**Exercise details:**
How many lines of the data contain the word "assign"? Give only that number.

(Records drawn from a dataset)

From an optimization exercise on the open Yosys and OpenROAD flow, aimed at small area, a short achievable clock period and few clock cycles; shortcuts taken in it are not production practice.
Where RTL was checked, it was by simulation tests only, not by an equivalence proof against the original.
For run 2, only the layout was checked, not whether the RTL still works.

<file path="flow/design.v">
module Rotational_Cordic #( 
	parameter 	INT_LENGTH				=	7, 
	parameter		FRAC_LENGTH				=	11,
	parameter 	NUM_OF_ITERATIONS	=	11
)  (
input  wire                                        CLK,
input  wire                                        RST,
input  wire                                        ENABLE,
input  wire signed  [INT_LENGTH+FRAC_LENGTH-1:0]	 Xo,
input  wire signed  [INT_LENGTH+FRAC_LENGTH-1:0]	 Yo,
input  wire signed  [INT_LENGTH+FRAC_LENGTH-1:0]	 Zo,
output reg 	signed  [INT_LENGTH+FRAC_LENGTH-1:0]	 XN,
output reg 	signed  [INT_LENGTH+FRAC_LENGTH-1:0]	 YN,
output reg                                         Done
);
localparam WORD_LENGTH = INT_LENGTH + FRAC_LENGTH ;
wire signed [WORD_LENGTH-1:0] two_pi                = 'h03243 ;
wire signed [WORD_LENGTH-1:0] minus_two_pi          = 'h3cdbc ;
wire signed [WORD_LENGTH-1:0] pi                    = 'h01921 ;
wire signed [WORD_LENGTH-1:0] half_pi               = 'h00c90 ;
wire signed [WORD_LENGTH-1:0] minus_half_pi         = 'h3f36f ;
wire signed [WORD_LENGTH-1:0] three_pi_over_2       = 'h025b2 ;
wire signed [WORD_LENGTH-1:0] minus_three_pi_over_2 = 'h3da4d ;
wire signed [WORD_LENGTH-1:0] Kn               			= 'h004db ;
reg 	signed [WORD_LENGTH-1:0] 	x_n_reg ;
reg 	signed [WORD_LENGTH-1:0] 	y_n_reg ;
reg 	signed [WORD_LENGTH-1:0] 	z_n_reg ;
wire 	signed [2*WORD_LENGTH-1:0] XN_double  ;
wire 	signed [2*WORD_LENGTH-1:0] YN_double  ;
wire 	signed	[WORD_LENGTH-1:0] x_shifted ;
wire 	signed	[WORD_LENGTH-1:0] y_shifted ;
reg 	[$clog2(NUM_OF_ITERATIONS):0] Count_iterations_reg;
reg flag_reg;
reg neg_reg;
wire before_end;
reg signed  [WORD_LENGTH-1:0]    arctan_LUT    [NUM_OF_ITERATIONS - 1:0];
integer i;
always @(posedge CLK or negedge RST) begin
	if (!RST) begin
		for ( i = 0 ; i <= (NUM_OF_ITERATIONS - 1) ; i = i + 1 ) begin
        	arctan_LUT [i] <= 'b0;
    	end 
	end
	else begin
		arctan_LUT[0]  <= 'b000000011001001000 ;
		arctan_LUT[1]  <= 'b000000001110110101 ;
		arctan_LUT[2]  <= 'b000000000111110101 ;
		arctan_LUT[3]  <= 'b000000000011111110 ;
		arctan_LUT[4]  <= 'b000000000001111111 ;
		arctan_LUT[5]  <= 'b000000000000111111 ;
		arctan_LUT[6]  <= 'b000000000000011111 ;
		arctan_LUT[7]  <= 'b000000000000001111 ;
		arctan_LUT[8]  <= 'b000000000000000111 ;
		arctan_LUT[9]  <= 'b000000000000000011 ;
		arctan_LUT[10] <= 'b000000000000000001 ;
	end
end
always @(posedge CLK or negedge RST)
 begin
	if (!RST) begin
		x_n_reg 	<= 'b0;
		y_n_reg		<= 'b0;
		z_n_reg 	<= 'b0;
		flag_reg	<=	'b0;
		Done        <=  'b0;
		neg_reg     <=  'b0;
		Count_iterations_reg <= 0;
	end
	else begin 
		if(ENABLE) begin
			x_n_reg 	<= 	Xo;
			y_n_reg 	<= 	Yo;
			flag_reg	<=	'b1;
			Done        <=  'b0;
			Count_iterations_reg <= 'b0;
			neg_reg     <=  ((Zo >= (half_pi) && Zo <= (three_pi_over_2)) ||
			                 (Zo <= (minus_half_pi) && Zo >= (minus_three_pi_over_2)));
      if(Zo	>=	two_pi)    begin
      	z_n_reg <= Zo - two_pi ;
      end        
      else if(Zo <= minus_two_pi) begin
      	z_n_reg <= Zo + two_pi ;
      end
      else if(Zo >= (half_pi) && Zo <= (three_pi_over_2)) begin
      	z_n_reg <= Zo - pi;       
      end
      else if(Zo > (three_pi_over_2) && Zo <= (two_pi)) begin
      	z_n_reg <= Zo - two_pi;            
      end
      else if(Zo >= (minus_three_pi_over_2) && Zo <= (minus_half_pi)) begin
      	z_n_reg <= Zo + pi;
      end
      else if(Zo >= (minus_two_pi) && Zo < (minus_three_pi_over_2))	begin
      	z_n_reg <= Zo + two_pi;
      end
      else begin 
      	z_n_reg <= Zo;
      end
		end
	  else if( flag_reg == 'b1 ) begin   
			if (z_n_reg[WORD_LENGTH-1])  begin
			      x_n_reg <= x_n_reg + y_shifted ;
			      y_n_reg <= y_n_reg - x_shifted ;
			      z_n_reg <= z_n_reg + arctan_LUT[Count_iterations_reg] ;
			end
			else begin
			      x_n_reg <= x_n_reg - y_shifted ;
			      y_n_reg <= y_n_reg + x_shifted ;
			      z_n_reg <= z_n_reg - arctan_LUT[Count_iterations_reg] ;		   	
			end
			if(Count_iterations_reg	==	(NUM_OF_ITERATIONS)) begin
			    flag_reg	 <=	'b0;
			    Done         <= 'b1;     
			    z_n_reg      <= 'b0;
			end
			else begin
			    Count_iterations_reg <=  Count_iterations_reg + 1'b1 ;
			    Done                 <=  'b0;
			    flag_reg	         <=	 'b1;
			end
	  end
	  else begin
			flag_reg	<=	'b0;
			x_n_reg 	<= 	'b0;
			y_n_reg		<= 	'b0;
			z_n_reg 	<= 	'b0;
			Done        <=  'b0;
			Count_iterations_reg	<=	'b0;
	  end
	end
end
assign before_end=(Count_iterations_reg==(NUM_OF_ITERATIONS))? 1'b1:1'b0;
assign x_shifted = x_n_reg >>> Count_iterations_reg;
assign y_shifted = y_n_reg >>> Count_iterations_reg;
assign XN_double = x_n_reg * Kn ;
assign YN_double = y_n_reg * Kn ;
always@(posedge CLK,negedge RST)begin
    if(!RST) begin
        XN <= 'b0;
        YN <= 'b0;
    end
	else if(before_end && !Done)  begin
	    if(neg_reg)
	    begin
	    	XN <= - XN_double[WORD_LENGTH+FRAC_LENGTH-1:FRAC_LENGTH];
	    	YN <= - YN_double[WORD_LENGTH+FRAC_LENGTH-1:FRAC_LENGTH];
	    end
	    else begin
	    	XN <= XN_double[WORD_LENGTH+FRAC_LENGTH-1:FRAC_LENGTH];
	    	YN <= YN_double[WORD_LENGTH+FRAC_LENGTH-1:FRAC_LENGTH];	         	
	    end
	 end
end
endmodule
</file>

**Your solution:**
5